Mardi, les Etats-Unis avaient boycotté une réunion d’experts chargés d’affiner le projet en réaffirmant que l’ONU n’est pas l’enceinte appropriée pour discuter de questions «bilatérales» israélo-palestiniennes.
Mercredi toutefois, le secrétaire d’Etat Madeleine Albright, s’adressant à Benjamin Netanyahu, s’est déclarée «surprise» par le projet israélien, précisant que les USA «avaient été pris de court» et étaient, de ce fait, dans une position délicate aux Nations Unies, ainsi que l’a souligné une source officielle américaine.
Un porte-parole du ministère israélien des Affaires étrangères a estimé que «les Etats-Unis tenteront sans doute d’infléchir le gouvernement israélien pour qu’il revienne sur sa décision de construire Har Homa».
Yasser Arafat, président de l’Autorité palestinienne, a été reçu mercredi de manière informelle par les 15 membres du Conseil de Sécurité, avant un débat public sur «la situation dans les territoires occupés» organisé à la demande du groupe arabe à l’ONU.
Dans des déclarations à la presse juste avant la réunion informelle, M. Arafat a qualifié de «sérieuse» la décision israélienne de construire un nouveau quartier à Djebel Abou Ghneim (Har Homa en hébreu), au sud-est de Jérusalem.
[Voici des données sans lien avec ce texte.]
**src/rtl/bus_cycle_pkg.sv**
```systemverilog
// Shared types and constants for the 68030 bus cycle controller.
package bus_cycle_pkg;

  typedef enum logic [2:0] {
    IDLE   = 3'd0,
    ACTIVE = 3'd1,
    WAIT   = 3'd2,
    TERM   = 3'd3,
    MODE   = 3'd4,
    AVEC   = 3'd5,
    BERR   = 3'd6,
    END    = 3'd7
  } state_t;

  localparam logic [1:0] PORT8      = 2'b10;
  localparam logic [1:0] PORT16     = 2'b01;
  localparam logic [1:0] PORT32     = 2'b00;
  localparam logic [1:0] DSACK_NONE = 2'b11;

  // Returns field idx (width bits, zero-extended to 16) of a packed per-region vector.
  function automatic logic [15:0] field_of(input logic [127:0] vec, input int idx,
                                           input int width);
    logic [127:0] shifted;
    logic [15:0]  f;
    shifted = vec >> (idx * width);
    f = '0;
    for (int b = 0; b < 16; b++) begin
      if (b < width) f[b] = shifted[b];
    end
    return f;
  endfunction

endpackage

```
**src/rtl/bus_watchdog.sv**
```systemverilog
// Bus-timeout counter for unclaimed cycles; only built with BUS_CYCLE_WATCHDOG_EN.
module bus_watchdog #(
  parameter int TIMEOUT = 64
) (
  input  logic clk,
  input  logic clr_n,
  input  logic run,
  output logic timeout
);

  localparam int CW = (TIMEOUT < 2) ? 1 : $clog2(TIMEOUT);
  localparam logic [CW-1:0] LAST = CW'(TIMEOUT - 1);

  logic [CW-1:0] cnt_q;
  logic [CW-1:0] cnt_d;

  // Saturates on the last count so a late claim never sees a wrapped value.
  always_comb begin
    cnt_d = cnt_q;
    if (!run) begin
      cnt_d = '0;
    end else if (cnt_q != LAST) begin
      cnt_d = cnt_q + CW'(1);
    end
  end

  always_ff @(posedge clk or negedge clr_n) begin
    if (!clr_n) begin
      cnt_q <= '0;
    end else begin
      cnt_q <= cnt_d;
    end
  end

  assign timeout = run && (cnt_q == LAST);

endmodule

```
**src/rtl/bus_cycle_ctrl.sv**
```systemverilog
// 68030 memory/peripheral cycle controller: chip enables, strobes, nDsack/nAvec/nBerr.
// Optional bus-timeout watchdog enabled by defining BUS_CYCLE_WATCHDOG_EN.
module bus_cycle_ctrl
  import bus_cycle_pkg::*;
#(
  parameter int NUM_REGIONS = 4,
  parameter int WAIT_W = 4,
  parameter logic [NUM_REGIONS*WAIT_W-1:0] REGION_WAITS = {4'd1, 4'd1, 4'd2, 4'd3},
  parameter logic [NUM_REGIONS*2-1:0] REGION_PORT = {2'b00, 2'b01, 2'b10, 2'b10},
  parameter int BERR_TIMEOUT = 64
) (
  input  logic                   sysClk,
  input  logic                   nReset,
  input  logic                   nAS,
  input  logic                   RnW,
  input  logic [2:0]             cpuFC,
  input  logic [NUM_REGIONS-1:0] regionHit,
  input  logic                   modeHit,
  input  logic                   avecHit,
  output logic [NUM_REGIONS-1:0] nCE,
  output logic                   nMemRd,
  output logic                   nMemWr,
  output logic [1:0]             nDsack,
  output logic                   nBerr,
  output logic                   nAvec,
  output logic                   overlay
);

  // A negated address strobe clears the cycle exactly like reset, without a clock.
  logic clr_n;
  assign clr_n = nReset & ~nAS;

  state_t                 state_q, state_d;
  logic [2:0]             region_q, region_d;
  logic [WAIT_W-1:0]      cnt_q, cnt_d;
  logic [NUM_REGIONS-1:0] nce_q, nce_d;
  logic                   nrd_q, nrd_d;
  logic                   nwr_q, nwr_d;
  logic [1:0]             dsack_q, dsack_d;
  logic                   nberr_q, nberr_d;
  logic                   navec_q, navec_d;
  logic                   overlay_q, overlay_d;

  logic [WAIT_W-1:0]      region_wait [NUM_REGIONS];
  logic [1:0]             region_port [NUM_REGIONS];

  genvar gi;
  for (gi = 0; gi < NUM_REGIONS; gi++) begin : g_region
    localparam logic [15:0] WAIT_FIELD = field_of(128'(REGION_WAITS), gi, WAIT_W);
    localparam logic [15:0] PORT_FIELD = field_of(128'(REGION_PORT), gi, 2);
    assign region_wait[gi] = WAIT_FIELD[WAIT_W-1:0];
    assign region_port[gi] = PORT_FIELD[1:0];
  end

  logic wd_timeout;
`ifdef BUS_CYCLE_WATCHDOG_EN
  bus_watchdog #(
    .TIMEOUT(BERR_TIMEOUT)
  ) u_watchdog (
    .clk    (sysClk),
    .clr_n  (clr_n),
    .run    (state_q == IDLE),
    .timeout(wd_timeout)
  );
`else
  logic unused_timeout_param;
  assign unused_timeout_param = ^BERR_TIMEOUT;
  assign wd_timeout = 1'b0;
`endif

  logic unused_fc;
  assign unused_fc = ^cpuFC;

  logic [2:0]             hit_idx;
  logic [WAIT_W-1:0]      wait_sel;
  logic [1:0]             port_raw;
  logic [1:0]             port_sel;
  logic [NUM_REGIONS-1:0] nce_sel;

  always_comb begin : region_lookup
    hit_idx = '0;
    for (int i = NUM_REGIONS - 1; i >= 0; i--) begin
      if (regionHit[i]) hit_idx = 3'(i);
    end
    wait_sel = '0;
    port_raw = DSACK_NONE;
    nce_sel  = '1;
    for (int i = 0; i < NUM_REGIONS; i++) begin
      if (region_q == 3'(i)) begin
        wait_sel   = region_wait[i];
        port_raw   = region_port[i];
        nce_sel[i] = 1'b0;
      end
    end
    // An "11" code would never terminate the cycle; treat it as a 32-bit port.
    case (port_raw)
      PORT8, PORT16, PORT32: port_sel = port_raw;
      default:               port_sel = PORT32;
    endcase
  end

  always_comb begin : fsm_next
    state_d  = state_q;
    region_d = region_q;
    cnt_d    = cnt_q;
    nce_d    = nce_q;
    nrd_d    = nrd_q;
    nwr_d    = nwr_q;
    dsack_d  = dsack_q;
    nberr_d  = nberr_q;
    navec_d  = navec_q;
    case (state_q)
      IDLE: begin
        if (avecHit) begin
          state_d = AVEC;
        end else if (|regionHit) begin
          state_d  = ACTIVE;
          region_d = hit_idx;
        end else if (modeHit && !RnW) begin
          state_d = MODE;
        end else if (wd_timeout) begin
          state_d = BERR;
        end
      end
      ACTIVE: begin
        nce_d   = nce_sel;
        nrd_d   = ~RnW;
        nwr_d   = RnW;
        cnt_d   = wait_sel;
        state_d = (wait_sel == '0) ? TERM : WAIT;
      end
      WAIT: begin
        if (cnt_q <= WAIT_W'(1)) state_d = TERM;
        if (cnt_q != '0) cnt_d = cnt_q - WAIT_W'(1);
      end
      TERM: begin
        dsack_d = port_sel;
        state_d = END;
      end
      MODE: begin
        dsack_d = PORT8;
        state_d = END;
      end
      AVEC: begin
        navec_d = 1'b0;
        state_d = END;
      end
      BERR: begin
        nberr_d = 1'b0;
        state_d = END;
      end
      END: begin
        nwr_d = 1'b1;
      end
      default: state_d = IDLE;
    endcase
  end

  always_ff @(posedge sysClk or negedge clr_n) begin
    if (!clr_n) begin
      state_q  <= IDLE;
      region_q <= '0;
      cnt_q    <= '0;
      nce_q    <= '1;
      nrd_q    <= 1'b1;
      nwr_q    <= 1'b1;
      dsack_q  <= DSACK_NONE;
      nberr_q  <= 1'b1;
      navec_q  <= 1'b1;
    end else begin
      state_q  <= state_d;
      region_q <= region_d;
      cnt_q    <= cnt_d;
      nce_q    <= nce_d;
      nrd_q    <= nrd_d;
      nwr_q    <= nwr_d;
      dsack_q  <= dsack_d;
      nberr_q  <= nberr_d;
      navec_q  <= navec_d;
    end
  end

  // Overlay survives nAS negation; only a real reset clears it.
  always_comb begin
    overlay_d = overlay_q ^ ((state_q == MODE) && !nAS);
  end

  always_ff @(posedge sysClk or negedge nReset) begin
    if (!nReset) begin
      overlay_q <= 1'b0;
    end else begin
      overlay_q <= overlay_d;
    end
  end

  assign nCE     = nce_q;
  assign nMemRd  = nrd_q;
  assign nMemWr  = nwr_q;
  assign nDsack  = dsack_q;
  assign nBerr   = nberr_q;
  assign nAvec   = navec_q;
  assign overlay = overlay_q;

endmodule

```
Cette décision, a-t-il dit, a «affecté le processus de paix» et «nous devons trouver une solution pour protéger» ce processus.
Le débat en séance publique au Conseil de Sécurité, qui devait initialement se tenir mardi à 15h30 GMT, a été reporté, visiblement pour donner du temps aux négociations en coulisses.
Le simple fait que le débat ait été reporté de plus de vingt-quatre heures, à la demande conjointe des Américains et des Palestiniens, indique que M. Arafat (qui était jusqu’à mardi à Washington) a déjà obtenu certaines contreparties, a estimé une source européenne.
Ces contreparties, a ajouté cette source, pourraient être liées au degré de redéploiement de l’armée israélienne dans les territoires occupés ou simplement au fait que Washington ne s’opposerait pas, avec un veto, à la résolution critiquant la colonisation à Jérusalem-Est.